So let me clear up some of the most common myths and misunderstandings I have heard since the pandemic has grown.

1. People are dying with Covid, not from Covid

This is a wilful misunderstanding of how doctors certify cause of death (and were doing so well before anyone had even heard of Covid-19).

The certificate must be completed by a doctor who was responsible for the care of the person during their final illness to “the best of your knowledge and belief”. It is based on the course of the person’s clinical picture, investigations, treatment, and their previous medical history. For deaths in hospital, certificates are also discussed with a doctor who is an independent medical examiner of deaths.

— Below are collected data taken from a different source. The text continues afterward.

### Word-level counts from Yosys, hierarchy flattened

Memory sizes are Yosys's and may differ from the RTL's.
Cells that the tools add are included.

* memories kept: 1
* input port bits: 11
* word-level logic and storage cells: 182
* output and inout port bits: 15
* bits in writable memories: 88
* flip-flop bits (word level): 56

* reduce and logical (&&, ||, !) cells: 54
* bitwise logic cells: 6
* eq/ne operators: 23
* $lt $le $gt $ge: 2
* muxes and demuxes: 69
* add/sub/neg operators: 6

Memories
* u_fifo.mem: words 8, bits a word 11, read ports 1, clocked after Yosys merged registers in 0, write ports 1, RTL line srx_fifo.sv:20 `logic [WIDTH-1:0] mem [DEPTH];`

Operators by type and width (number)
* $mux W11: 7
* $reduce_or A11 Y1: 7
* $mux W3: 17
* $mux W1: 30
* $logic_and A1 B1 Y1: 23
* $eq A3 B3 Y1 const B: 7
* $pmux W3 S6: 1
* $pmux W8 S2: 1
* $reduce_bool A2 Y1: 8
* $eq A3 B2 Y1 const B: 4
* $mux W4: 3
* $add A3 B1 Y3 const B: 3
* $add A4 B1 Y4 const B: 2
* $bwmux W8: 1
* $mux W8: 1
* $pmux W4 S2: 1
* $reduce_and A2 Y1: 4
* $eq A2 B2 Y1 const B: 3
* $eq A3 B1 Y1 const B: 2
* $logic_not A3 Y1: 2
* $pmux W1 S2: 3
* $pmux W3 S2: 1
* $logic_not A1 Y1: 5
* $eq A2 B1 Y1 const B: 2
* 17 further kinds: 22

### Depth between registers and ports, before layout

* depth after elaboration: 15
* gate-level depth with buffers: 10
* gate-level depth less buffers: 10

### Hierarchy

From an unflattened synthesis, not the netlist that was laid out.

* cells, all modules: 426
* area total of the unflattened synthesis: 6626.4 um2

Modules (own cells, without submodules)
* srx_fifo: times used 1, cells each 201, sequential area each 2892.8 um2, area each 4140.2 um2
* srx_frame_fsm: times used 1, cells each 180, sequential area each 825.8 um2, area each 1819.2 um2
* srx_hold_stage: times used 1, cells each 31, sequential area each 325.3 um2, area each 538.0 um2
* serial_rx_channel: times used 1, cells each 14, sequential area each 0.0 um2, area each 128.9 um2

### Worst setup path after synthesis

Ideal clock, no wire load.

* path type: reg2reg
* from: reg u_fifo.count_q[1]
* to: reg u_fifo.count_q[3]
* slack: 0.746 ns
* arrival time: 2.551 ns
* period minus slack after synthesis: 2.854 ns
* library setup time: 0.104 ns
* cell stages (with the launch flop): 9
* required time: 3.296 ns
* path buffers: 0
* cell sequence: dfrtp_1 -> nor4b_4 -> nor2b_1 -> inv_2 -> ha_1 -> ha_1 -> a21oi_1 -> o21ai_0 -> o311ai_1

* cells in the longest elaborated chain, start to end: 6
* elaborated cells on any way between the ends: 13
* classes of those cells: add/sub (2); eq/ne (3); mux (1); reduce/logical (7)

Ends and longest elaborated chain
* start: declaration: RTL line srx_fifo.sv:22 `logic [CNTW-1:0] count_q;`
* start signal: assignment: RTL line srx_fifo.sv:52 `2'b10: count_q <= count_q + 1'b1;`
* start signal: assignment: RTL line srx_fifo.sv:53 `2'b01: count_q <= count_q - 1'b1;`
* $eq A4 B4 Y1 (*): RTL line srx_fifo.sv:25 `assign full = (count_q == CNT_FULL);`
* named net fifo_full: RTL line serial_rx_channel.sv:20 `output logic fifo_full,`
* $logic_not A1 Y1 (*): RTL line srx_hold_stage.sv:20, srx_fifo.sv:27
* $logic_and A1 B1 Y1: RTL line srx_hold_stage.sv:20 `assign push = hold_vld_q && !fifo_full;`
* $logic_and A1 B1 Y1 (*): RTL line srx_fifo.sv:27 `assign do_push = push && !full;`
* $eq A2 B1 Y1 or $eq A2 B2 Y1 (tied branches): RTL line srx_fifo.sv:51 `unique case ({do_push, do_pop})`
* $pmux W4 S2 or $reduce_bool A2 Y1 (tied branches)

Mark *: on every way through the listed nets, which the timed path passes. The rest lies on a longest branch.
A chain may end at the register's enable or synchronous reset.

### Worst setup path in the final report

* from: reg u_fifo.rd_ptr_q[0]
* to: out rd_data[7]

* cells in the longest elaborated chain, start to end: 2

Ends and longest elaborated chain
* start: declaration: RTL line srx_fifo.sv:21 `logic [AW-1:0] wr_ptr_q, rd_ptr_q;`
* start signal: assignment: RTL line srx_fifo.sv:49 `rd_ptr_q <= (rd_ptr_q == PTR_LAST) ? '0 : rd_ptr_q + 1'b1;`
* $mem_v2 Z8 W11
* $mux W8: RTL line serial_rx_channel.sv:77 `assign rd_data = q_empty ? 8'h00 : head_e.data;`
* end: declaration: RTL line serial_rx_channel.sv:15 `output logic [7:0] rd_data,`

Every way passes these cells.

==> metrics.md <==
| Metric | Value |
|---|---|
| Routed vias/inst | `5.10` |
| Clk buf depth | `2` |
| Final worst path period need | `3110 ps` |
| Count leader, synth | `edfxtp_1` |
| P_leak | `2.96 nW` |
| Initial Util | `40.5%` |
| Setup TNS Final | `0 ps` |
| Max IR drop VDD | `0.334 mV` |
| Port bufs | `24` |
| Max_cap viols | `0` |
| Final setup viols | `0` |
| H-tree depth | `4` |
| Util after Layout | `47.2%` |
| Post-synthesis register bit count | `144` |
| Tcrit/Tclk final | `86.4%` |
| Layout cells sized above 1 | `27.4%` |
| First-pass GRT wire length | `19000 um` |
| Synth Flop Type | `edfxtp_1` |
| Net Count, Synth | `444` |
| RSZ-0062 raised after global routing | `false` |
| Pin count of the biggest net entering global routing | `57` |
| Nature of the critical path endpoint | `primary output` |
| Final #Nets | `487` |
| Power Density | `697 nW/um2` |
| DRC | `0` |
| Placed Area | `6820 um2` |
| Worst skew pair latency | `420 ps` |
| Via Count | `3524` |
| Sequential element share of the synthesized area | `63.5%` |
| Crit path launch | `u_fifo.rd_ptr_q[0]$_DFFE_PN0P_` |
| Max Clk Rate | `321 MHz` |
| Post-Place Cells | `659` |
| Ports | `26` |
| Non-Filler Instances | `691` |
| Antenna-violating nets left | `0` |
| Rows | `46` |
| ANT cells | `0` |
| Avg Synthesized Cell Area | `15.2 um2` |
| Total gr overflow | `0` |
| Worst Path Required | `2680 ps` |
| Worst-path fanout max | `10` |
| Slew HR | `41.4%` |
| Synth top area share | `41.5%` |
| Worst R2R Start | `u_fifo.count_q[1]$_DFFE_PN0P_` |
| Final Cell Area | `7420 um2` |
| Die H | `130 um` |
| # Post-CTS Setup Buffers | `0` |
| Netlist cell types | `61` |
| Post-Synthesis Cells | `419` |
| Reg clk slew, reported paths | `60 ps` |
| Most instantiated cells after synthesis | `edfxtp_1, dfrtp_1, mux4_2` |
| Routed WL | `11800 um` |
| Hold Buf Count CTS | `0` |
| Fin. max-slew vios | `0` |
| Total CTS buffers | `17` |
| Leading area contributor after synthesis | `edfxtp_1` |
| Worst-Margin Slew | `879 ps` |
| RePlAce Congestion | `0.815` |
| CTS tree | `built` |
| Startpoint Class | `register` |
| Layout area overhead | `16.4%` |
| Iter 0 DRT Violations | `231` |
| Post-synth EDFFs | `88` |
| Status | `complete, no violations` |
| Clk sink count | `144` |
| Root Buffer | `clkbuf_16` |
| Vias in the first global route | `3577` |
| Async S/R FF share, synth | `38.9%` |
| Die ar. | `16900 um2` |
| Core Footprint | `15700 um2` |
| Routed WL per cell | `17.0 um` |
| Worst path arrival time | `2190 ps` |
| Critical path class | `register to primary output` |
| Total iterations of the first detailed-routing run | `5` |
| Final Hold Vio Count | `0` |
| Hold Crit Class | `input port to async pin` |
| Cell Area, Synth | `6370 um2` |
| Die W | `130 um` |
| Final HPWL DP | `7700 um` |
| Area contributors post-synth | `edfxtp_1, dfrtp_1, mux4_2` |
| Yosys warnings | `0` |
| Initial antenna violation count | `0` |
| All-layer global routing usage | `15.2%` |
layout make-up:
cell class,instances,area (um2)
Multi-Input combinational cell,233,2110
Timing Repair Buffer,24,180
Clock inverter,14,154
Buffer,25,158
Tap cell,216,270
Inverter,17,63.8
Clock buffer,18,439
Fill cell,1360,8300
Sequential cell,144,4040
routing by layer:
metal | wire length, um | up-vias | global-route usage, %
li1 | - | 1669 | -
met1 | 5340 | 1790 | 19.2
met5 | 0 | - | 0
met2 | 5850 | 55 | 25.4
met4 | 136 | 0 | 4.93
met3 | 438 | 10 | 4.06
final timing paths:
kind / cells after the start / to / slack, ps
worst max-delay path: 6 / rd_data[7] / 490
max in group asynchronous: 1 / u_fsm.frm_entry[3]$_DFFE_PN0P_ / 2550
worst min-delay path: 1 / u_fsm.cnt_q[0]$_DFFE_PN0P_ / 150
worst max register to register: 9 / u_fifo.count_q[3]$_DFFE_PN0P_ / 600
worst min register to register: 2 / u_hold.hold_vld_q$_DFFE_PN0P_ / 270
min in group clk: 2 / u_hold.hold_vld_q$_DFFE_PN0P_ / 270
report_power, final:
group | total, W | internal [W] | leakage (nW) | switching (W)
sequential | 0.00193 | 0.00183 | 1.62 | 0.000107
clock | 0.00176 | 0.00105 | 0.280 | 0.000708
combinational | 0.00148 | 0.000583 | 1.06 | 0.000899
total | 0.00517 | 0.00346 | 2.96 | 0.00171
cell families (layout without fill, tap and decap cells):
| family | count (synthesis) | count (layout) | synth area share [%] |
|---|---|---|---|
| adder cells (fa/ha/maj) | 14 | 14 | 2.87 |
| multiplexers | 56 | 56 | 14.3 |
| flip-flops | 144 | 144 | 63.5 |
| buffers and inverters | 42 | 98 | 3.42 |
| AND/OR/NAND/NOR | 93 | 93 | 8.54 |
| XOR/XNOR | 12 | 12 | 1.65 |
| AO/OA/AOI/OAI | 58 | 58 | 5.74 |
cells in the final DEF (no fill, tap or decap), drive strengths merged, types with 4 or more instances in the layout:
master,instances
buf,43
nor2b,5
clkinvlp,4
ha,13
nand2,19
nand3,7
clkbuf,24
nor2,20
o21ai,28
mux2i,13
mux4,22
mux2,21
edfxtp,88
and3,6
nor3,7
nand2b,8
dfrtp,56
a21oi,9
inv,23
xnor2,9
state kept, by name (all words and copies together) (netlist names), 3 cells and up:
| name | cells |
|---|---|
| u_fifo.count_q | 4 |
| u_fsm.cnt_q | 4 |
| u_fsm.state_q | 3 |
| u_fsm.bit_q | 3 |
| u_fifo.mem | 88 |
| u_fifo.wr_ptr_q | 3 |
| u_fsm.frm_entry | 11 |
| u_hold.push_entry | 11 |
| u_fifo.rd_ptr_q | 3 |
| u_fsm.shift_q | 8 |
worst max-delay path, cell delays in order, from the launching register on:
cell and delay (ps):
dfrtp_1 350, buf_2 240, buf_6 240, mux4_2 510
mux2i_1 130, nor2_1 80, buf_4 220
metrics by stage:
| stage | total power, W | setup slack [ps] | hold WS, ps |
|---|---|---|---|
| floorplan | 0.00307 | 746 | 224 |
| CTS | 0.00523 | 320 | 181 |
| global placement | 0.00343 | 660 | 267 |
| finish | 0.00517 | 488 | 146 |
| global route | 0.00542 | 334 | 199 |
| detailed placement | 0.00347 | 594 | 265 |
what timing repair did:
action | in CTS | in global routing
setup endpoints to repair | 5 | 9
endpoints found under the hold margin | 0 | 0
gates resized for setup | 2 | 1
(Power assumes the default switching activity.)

Cremation papers are also scrutinised for accuracy.

Death certification is a solemn and serious professional duty and there would be serious professional or criminal consequences for falsifying certificates. We are also very aware that bereaved families read them and may be affected by what they see.  

There is no financial incentive or push from any regulator to inflate the number of Covid-19 deaths, nor play them down, no credible motive and no evidence that this is happening. The idea that 300,000 registered medical practitioners in the UK are all colluding to cover up such a plot, along with coroners and medical examiners, is risible.  

In 90 per cent of cases for which Covid-19 is recorded on a certificate, it features as an “underlying cause of death”. The straw man that we routinely write it on certificates for people who died of something different is demonstrably false and made clear in both Office for National Statistics figures and in independent explainer and fact checker articles from Sarah Scobie of the Nuffield Trust and Venagh Raleigh of the King’s Fund.

2. Reporting deaths within 28 days of a positive Covid test could be death from anything

This is the government’s preferred method of reporting the numbers since the summer of 2020. However, the politically independent ONS data is based on what doctors write on death certificates (whenever or whether a Covid-19 test has been performed) and this methodology has not changed. Doctors don’t take any account of the 28-day rule when certifying.

Plenty of people who develop Covid-19 are sick enough to stay in hospital for weeks before death. A recent analysis of more than 40,000 UK Covid discharges by Leicester University showed that over a five month follow up period, around 30 per cent of people are readmitted and nine per cent die, often with complications of long Covid. They were 3.5 times more likely to be readmitted during that period and seven times more likely to die than patients discharged with non-Covid diagnoses.

If anything, the government’s preferred method of counting under-estimates the real death toll. A recent Guardian analysis suggested that this underestimate was about 20 per cent.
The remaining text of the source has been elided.